Work to be completed ->
Filter the entries, keeping every line with the string "delay".
________________
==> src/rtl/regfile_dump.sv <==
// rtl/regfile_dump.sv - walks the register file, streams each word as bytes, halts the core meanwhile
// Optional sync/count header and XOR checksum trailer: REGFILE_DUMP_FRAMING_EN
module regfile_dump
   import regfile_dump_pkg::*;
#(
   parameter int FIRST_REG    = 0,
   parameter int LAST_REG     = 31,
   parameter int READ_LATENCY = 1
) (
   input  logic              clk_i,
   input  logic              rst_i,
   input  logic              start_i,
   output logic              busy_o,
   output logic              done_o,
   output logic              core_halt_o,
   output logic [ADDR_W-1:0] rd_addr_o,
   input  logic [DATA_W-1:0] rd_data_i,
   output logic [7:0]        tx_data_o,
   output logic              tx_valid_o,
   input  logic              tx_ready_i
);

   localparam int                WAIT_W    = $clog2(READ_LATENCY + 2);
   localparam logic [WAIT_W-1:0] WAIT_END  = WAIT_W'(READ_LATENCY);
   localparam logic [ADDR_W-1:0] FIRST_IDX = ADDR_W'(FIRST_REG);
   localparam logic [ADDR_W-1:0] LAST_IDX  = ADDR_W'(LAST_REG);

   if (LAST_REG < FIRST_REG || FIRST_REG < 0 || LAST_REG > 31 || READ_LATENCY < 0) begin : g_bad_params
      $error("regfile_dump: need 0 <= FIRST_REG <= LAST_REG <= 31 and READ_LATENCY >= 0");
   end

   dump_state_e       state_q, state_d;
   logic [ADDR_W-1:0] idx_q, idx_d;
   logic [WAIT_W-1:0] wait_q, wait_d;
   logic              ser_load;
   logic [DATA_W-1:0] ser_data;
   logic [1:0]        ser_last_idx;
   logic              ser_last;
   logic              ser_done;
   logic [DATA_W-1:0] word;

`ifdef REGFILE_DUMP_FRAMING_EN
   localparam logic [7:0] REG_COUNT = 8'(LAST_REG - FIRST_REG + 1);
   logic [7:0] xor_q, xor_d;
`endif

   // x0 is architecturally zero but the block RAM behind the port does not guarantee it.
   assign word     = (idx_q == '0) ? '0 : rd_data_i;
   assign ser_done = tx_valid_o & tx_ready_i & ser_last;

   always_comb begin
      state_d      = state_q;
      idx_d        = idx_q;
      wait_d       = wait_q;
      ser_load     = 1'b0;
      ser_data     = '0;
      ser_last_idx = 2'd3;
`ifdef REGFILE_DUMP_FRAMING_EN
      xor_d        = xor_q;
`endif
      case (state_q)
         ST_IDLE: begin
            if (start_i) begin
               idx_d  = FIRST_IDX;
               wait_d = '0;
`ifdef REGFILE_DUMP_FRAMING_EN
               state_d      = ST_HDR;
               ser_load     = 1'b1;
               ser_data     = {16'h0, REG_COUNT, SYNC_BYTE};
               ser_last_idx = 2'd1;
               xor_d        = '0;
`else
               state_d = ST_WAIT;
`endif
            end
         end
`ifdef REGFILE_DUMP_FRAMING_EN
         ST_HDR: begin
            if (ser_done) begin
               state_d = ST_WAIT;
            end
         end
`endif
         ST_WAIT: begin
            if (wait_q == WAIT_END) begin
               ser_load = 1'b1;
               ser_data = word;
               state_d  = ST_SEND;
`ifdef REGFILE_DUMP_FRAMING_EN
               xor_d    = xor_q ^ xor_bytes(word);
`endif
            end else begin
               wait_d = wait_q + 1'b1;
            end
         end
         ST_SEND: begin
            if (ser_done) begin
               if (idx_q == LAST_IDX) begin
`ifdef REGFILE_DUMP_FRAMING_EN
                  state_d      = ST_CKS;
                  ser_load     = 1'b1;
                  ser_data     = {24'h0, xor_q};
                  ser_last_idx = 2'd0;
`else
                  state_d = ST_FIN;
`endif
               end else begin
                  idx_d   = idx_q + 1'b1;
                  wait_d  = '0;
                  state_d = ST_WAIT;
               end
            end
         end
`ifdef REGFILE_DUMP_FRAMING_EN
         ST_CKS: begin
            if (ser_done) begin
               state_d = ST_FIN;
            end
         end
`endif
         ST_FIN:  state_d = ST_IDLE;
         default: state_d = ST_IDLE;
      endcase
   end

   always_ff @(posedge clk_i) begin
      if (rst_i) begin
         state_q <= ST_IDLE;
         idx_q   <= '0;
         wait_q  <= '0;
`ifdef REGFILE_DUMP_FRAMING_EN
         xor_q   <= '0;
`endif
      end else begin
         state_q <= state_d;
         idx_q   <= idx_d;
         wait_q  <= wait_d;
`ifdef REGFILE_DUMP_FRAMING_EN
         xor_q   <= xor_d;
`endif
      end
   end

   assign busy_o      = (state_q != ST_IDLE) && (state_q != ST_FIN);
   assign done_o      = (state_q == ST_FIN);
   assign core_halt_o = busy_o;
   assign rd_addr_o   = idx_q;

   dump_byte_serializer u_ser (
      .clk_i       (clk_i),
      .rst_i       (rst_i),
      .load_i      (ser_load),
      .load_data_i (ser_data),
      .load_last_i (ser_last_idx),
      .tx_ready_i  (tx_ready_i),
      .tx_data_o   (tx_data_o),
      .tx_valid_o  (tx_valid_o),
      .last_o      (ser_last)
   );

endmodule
________________
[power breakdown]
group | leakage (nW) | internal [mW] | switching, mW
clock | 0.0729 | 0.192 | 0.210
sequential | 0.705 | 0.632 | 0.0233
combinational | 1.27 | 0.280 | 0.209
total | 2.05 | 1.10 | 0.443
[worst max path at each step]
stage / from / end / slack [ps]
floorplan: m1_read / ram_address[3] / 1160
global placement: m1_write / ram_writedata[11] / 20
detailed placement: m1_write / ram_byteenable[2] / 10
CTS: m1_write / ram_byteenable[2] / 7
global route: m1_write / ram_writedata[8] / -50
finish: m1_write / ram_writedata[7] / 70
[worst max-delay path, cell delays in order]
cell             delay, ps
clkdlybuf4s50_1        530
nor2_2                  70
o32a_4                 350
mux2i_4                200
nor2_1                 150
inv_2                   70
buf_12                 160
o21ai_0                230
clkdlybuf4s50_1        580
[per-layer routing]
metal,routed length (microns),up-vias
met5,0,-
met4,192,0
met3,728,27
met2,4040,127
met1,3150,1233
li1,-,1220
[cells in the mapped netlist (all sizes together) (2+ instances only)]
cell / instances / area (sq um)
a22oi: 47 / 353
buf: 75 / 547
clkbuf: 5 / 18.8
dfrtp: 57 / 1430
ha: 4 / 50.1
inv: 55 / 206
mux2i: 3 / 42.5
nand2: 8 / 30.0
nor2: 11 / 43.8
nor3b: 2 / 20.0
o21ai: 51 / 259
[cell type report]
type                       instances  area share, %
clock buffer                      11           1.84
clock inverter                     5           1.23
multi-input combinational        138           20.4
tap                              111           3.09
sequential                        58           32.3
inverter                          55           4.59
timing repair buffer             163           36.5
________________
Task answer ->
[worst max-delay path, cell delays in order]
cell             delay, ps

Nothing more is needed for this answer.